Work required:
The word "total": say how many lines of the data below contain it, and give the number alone.

Data records:

This is an optimization exercise on Yosys and OpenROAD, whose aim is small area, not a production implementation.
At most, simulation tests tie the RTL to the original design; equivalence was not proved.
For run 2, only the layout was checked, not whether the RTL still works.
No activity file was given, so power comes from the tool's default toggle rates.

**flow/design.v**
```verilog
module wdg9 (
    input  wire         clk,
    input  wire         rst_n,
    input  wire         tick,           
    input  wire [8:0]   run,            
    input  wire [7:0]   held,           
    input  wire [8:0]   en,
    input  wire [8:0]   win_en,
    input  wire [8:0]   chal_en,
    input  wire [143:0] timeout_ms,     
    input  wire [143:0] first_ms,
    input  wire [143:0] open_ms,
    input  wire [8:0]   en_mask,        
    input  wire         wdo_pol,        
    input  wire [6:0]   width_ms,
    input  wire         kick_v,         
    input  wire [3:0]   kick_w,         
    input  wire [31:0]  kick_data,
    input  wire [4:0]   rd_sel,
    output reg  [8:0]   exp_v,          
    output reg  [26:0]  exp_cause,      
    output reg  [7:0]   exp_held,       
    output wire [7:0]   wrst,           
    output wire         dev_rst,        
    output reg          wdo,
    output reg          wdo_oe,
    output reg  [31:0]  rd_data
);
    assign wrst    = exp_v[7:0] & ~exp_held;
    assign dev_rst = exp_v[8];
    reg  [15:0] lfsr;
    wire        lfsr_fb = lfsr[15] ^ lfsr[13] ^ lfsr[12] ^ lfsr[10];
    wire [15:0] lfsr_p1 = (&lfsr) ? 16'h0001 : lfsr + 16'd1;
    wire        key_ok = kick_v && (kick_data[15:0] == 16'h5A5A);
    reg  [8:0]  st_a, st_x, first;
    reg  [9:0]  t_us    [0:8];
    reg  [15:0] t_ms    [0:8];
    reg  [15:0] seed    [0:8];
    reg  [15:0] exp_cnt [0:8];
    reg  [15:0] vio_cnt [0:8];
    wire [8:0]  ev, vio;
    genvar g;
    generate for (g = 0; g < 9; g = g + 1) begin : wd
        wire        act     = en[g] & run[g];
        wire        running = act & st_a[g] & ~st_x[g];
        wire [15:0] f_ms    = first_ms[g*16 +: 16];
        wire [15:0] lim     = (first[g] && f_ms != 16'd0) ? f_ms : timeout_ms[g*16 +: 16];
        wire        us_end  = (t_us[g] == 10'd999);
        wire [16:0] ms_inc  = {1'b0, t_ms[g]} + {16'd0, us_end};
        wire        tmo     = tick && (ms_inc >= {1'b0, lim});    
        wire        svc     = key_ok && (kick_w == g);
        wire        early   = win_en[g] && !first[g] && (t_ms[g] < open_ms[g*16 +: 16]);
        wire [15:0] ans     = {seed[g][10:0], seed[g][15:11]} ^ {4{g[3:0]}};
        wire        wrong   = chal_en[g] && (kick_data[31:16] != ans);
        wire        expire  = running & tmo;
        wire        bad     = running & ~tmo & svc & (early | wrong);
        wire        accept  = running & ~tmo & svc & ~early & ~wrong;
        wire        e       = expire | bad;
        wire        hold_e  = (g < 8) ? held[g % 8] : 1'b0;
        wire [15:0] nseed   = (lfsr != seed[g]) ? lfsr : lfsr_p1;
        assign ev[g]  = e;
        assign vio[g] = bad;
        always @(posedge clk) begin
            if (!st_a[g] || svc || tmo) begin
                t_us[g] <= 10'd0;
                t_ms[g] <= 16'd0;
            end else if (tick) begin
                t_us[g] <= us_end ? 10'd0 : t_us[g] + 10'd1;
                t_ms[g] <= ms_inc[15:0];
            end
        end
        always @(posedge clk) begin
            if (!rst_n) begin
                st_a[g]    <= 1'b0;
                st_x[g]    <= 1'b0;
                first[g]   <= 1'b0;
                seed[g]    <= 16'd0;
                exp_cnt[g] <= 16'd0;
                vio_cnt[g] <= 16'd0;
                exp_v[g]   <= 1'b0;
                exp_cause[g*3 +: 3] <= 3'd0;
                if (g < 8) exp_held[g % 8] <= 1'b0;
            end else begin
                exp_v[g] <= e;
                if (!act) begin
                    st_a[g] <= 1'b0;
                    st_x[g] <= 1'b0;
                end else if (!st_a[g]) begin
                    st_a[g]  <= 1'b1;
                    first[g] <= 1'b1;
                    seed[g]  <= nseed;
                end else if (e) begin
                    if (hold_e) begin
                        st_x[g] <= 1'b1;
                        if (bad) seed[g] <= nseed;
                    end else begin
                        first[g] <= 1'b1;
                        seed[g]  <= nseed;
                    end
                end else if (accept) begin
                    first[g] <= 1'b0;
                    if (chal_en[g]) seed[g] <= nseed;
                end
                if (e) begin
                    exp_cause[g*3 +: 3] <= expire ? 3'd1 : early ? 3'd2 : 3'd3;
                    if (g < 8) exp_held[g % 8] <= hold_e;
                    if (exp_cnt[g] != 16'hFFFF) exp_cnt[g] <= exp_cnt[g] + 16'd1;
                end
                if (bad && vio_cnt[g] != 16'hFFFF) vio_cnt[g] <= vio_cnt[g] + 16'd1;
            end
        end
    end endgenerate
    reg  [31:0] total;
    wire [3:0]  n_ev = ev[0] + ev[1] + ev[2] + ev[3] + ev[4] + ev[5] + ev[6] + ev[7] + ev[8];
    wire [32:0] tot_s = {1'b0, total} + {29'd0, n_ev};
    reg         wdo_act;
    reg  [6:0]  w_ms;
    reg  [9:0]  w_us;
    reg  [15:0] pulses, merged;
    wire        req = |(ev & en_mask);
    always @(posedge clk) begin
        if (!wdo_act) begin
            w_ms <= width_ms;
            w_us <= 10'd0;
        end else if (tick) begin
            if (w_us == 10'd0) begin
                w_us <= 10'd999;
                w_ms <= w_ms - 7'd1;
            end else begin
                w_us <= w_us - 10'd1;
            end
        end
    end
    integer w;
    reg  [31:0] rd_n;
    always @(posedge clk) begin
        if (!rst_n) begin
            lfsr    <= 16'hACE1;
            total   <= 32'd0;
            wdo_act <= 1'b0;
            pulses  <= 16'd0;
            merged  <= 16'd0;
            wdo     <= 1'b0;
            wdo_oe  <= 1'b0;
            rd_data <= 32'd0;
        end else begin
            lfsr  <= {lfsr[14:0], lfsr_fb};
            total <= tot_s[32] ? 32'hFFFF_FFFF : tot_s[31:0];
            if (wdo_act) begin
                if (req && merged != 16'hFFFF) merged <= merged + 16'd1;
                if (tick && w_ms == 7'd0 && w_us[9:1] == 9'd0) wdo_act <= 1'b0;
            end else if (req) begin
                wdo_act <= 1'b1;
                if (pulses != 16'hFFFF) pulses <= pulses + 16'd1;
            end
            wdo_oe <= |en_mask;
            wdo    <= wdo_pol ? wdo_act : ~wdo_act;
            rd_n = 32'd0;
            for (w = 0; w < 9; w = w + 1) begin
                if (rd_sel == w)     rd_n = {vio_cnt[w], exp_cnt[w]};
                if (rd_sel == w + 9) rd_n = {st_x[w], st_a[w], first[w], 13'd0, seed[w]};
            end
            if (rd_sel == 5'd18) rd_n = total;
            if (rd_sel == 5'd19) rd_n = {merged, pulses};
            rd_data <= rd_n;
        end
    end
endmodule
```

Final answer:
5